### What needs to be done:
Look at the entries below and restate word for word the lines from the first through the one that has "2'b10: out <= data3;".

### Working data:
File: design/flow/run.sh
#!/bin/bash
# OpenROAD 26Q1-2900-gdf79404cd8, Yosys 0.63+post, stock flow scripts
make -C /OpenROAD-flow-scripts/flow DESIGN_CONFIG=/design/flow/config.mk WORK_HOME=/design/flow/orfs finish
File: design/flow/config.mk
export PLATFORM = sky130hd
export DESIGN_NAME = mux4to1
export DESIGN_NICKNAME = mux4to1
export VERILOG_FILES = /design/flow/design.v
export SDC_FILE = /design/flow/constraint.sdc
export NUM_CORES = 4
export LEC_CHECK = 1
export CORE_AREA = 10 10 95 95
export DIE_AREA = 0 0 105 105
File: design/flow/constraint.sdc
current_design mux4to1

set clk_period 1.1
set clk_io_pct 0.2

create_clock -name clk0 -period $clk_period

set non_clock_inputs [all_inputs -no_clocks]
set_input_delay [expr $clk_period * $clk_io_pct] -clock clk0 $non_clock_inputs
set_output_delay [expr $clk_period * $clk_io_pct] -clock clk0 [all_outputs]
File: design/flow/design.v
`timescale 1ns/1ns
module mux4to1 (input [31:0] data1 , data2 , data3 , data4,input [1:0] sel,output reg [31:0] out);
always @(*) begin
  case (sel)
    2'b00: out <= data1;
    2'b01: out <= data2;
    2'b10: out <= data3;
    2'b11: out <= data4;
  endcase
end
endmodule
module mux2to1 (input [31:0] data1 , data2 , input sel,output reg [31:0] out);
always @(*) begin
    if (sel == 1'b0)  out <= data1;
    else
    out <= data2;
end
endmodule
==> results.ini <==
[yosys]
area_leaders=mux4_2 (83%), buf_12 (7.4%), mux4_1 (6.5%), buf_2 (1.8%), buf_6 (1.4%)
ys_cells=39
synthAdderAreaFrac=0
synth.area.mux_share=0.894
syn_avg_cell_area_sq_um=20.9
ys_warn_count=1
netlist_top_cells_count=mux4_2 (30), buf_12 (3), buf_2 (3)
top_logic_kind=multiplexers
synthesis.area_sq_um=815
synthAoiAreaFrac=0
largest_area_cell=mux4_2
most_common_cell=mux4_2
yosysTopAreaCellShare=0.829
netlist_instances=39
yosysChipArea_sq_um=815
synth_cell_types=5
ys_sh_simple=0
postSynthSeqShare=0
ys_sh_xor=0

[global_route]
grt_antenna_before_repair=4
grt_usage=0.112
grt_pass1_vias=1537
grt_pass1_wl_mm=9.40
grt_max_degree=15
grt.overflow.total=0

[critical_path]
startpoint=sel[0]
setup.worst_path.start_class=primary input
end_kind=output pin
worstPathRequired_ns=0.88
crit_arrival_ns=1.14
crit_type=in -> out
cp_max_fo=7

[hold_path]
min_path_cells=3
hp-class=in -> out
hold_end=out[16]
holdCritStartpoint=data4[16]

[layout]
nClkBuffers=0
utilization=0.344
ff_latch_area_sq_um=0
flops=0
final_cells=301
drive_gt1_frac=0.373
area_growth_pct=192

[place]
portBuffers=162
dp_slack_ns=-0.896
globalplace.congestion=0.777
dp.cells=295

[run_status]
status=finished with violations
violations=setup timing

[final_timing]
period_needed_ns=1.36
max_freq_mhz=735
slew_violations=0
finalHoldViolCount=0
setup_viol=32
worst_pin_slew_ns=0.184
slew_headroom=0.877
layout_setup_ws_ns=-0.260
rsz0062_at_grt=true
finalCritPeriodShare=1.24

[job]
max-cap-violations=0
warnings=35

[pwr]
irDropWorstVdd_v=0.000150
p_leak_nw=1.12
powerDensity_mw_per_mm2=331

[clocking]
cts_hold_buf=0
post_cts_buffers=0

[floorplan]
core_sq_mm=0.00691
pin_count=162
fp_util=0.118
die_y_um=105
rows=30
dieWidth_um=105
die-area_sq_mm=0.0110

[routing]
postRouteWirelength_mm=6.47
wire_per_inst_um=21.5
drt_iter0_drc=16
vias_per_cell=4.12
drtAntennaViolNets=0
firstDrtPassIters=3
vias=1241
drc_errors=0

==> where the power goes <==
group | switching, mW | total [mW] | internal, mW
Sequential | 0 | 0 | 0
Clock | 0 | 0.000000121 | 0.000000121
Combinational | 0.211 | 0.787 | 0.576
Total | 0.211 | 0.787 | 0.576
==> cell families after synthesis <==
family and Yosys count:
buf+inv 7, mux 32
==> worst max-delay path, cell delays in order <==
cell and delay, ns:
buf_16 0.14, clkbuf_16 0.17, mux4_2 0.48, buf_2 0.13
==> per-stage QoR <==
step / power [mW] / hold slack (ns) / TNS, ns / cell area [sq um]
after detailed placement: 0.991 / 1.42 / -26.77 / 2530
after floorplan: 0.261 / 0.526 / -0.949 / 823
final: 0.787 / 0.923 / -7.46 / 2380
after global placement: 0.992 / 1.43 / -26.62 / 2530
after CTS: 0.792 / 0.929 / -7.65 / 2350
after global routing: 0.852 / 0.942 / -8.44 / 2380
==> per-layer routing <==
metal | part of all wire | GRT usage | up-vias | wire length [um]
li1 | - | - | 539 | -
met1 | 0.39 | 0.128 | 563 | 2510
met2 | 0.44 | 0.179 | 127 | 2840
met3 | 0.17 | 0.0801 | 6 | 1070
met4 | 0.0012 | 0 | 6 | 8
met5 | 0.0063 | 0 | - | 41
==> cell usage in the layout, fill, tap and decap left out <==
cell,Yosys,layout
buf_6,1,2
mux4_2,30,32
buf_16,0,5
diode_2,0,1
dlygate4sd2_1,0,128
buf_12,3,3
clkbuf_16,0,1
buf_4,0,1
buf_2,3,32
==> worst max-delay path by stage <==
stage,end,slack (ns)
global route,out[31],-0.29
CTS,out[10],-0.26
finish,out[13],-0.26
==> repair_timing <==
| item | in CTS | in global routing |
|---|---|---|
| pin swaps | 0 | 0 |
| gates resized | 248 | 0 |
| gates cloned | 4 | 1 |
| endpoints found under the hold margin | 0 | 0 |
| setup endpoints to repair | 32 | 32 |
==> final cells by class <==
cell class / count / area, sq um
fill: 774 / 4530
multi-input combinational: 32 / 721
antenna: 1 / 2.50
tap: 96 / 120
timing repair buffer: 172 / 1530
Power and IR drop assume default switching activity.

### Output for this task:
File: design/flow/run.sh
#!/bin/bash
# OpenROAD 26Q1-2900-gdf79404cd8, Yosys 0.63+post, stock flow scripts
make -C /OpenROAD-flow-scripts/flow DESIGN_CONFIG=/design/flow/config.mk WORK_HOME=/design/flow/orfs finish
File: design/flow/config.mk
export PLATFORM = sky130hd
export DESIGN_NAME = mux4to1
export DESIGN_NICKNAME = mux4to1
export VERILOG_FILES = /design/flow/design.v
export SDC_FILE = /design/flow/constraint.sdc
export NUM_CORES = 4
export LEC_CHECK = 1
export CORE_AREA = 10 10 95 95
export DIE_AREA = 0 0 105 105
File: design/flow/constraint.sdc
current_design mux4to1

set clk_period 1.1
set clk_io_pct 0.2

create_clock -name clk0 -period $clk_period

set non_clock_inputs [all_inputs -no_clocks]
set_input_delay [expr $clk_period * $clk_io_pct] -clock clk0 $non_clock_inputs
set_output_delay [expr $clk_period * $clk_io_pct] -clock clk0 [all_outputs]
File: design/flow/design.v
`timescale 1ns/1ns
module mux4to1 (input [31:0] data1 , data2 , data3 , data4,input [1:0] sel,output reg [31:0] out);
always @(*) begin
  case (sel)
    2'b00: out <= data1;
    2'b01: out <= data2;
    2'b10: out <= data3;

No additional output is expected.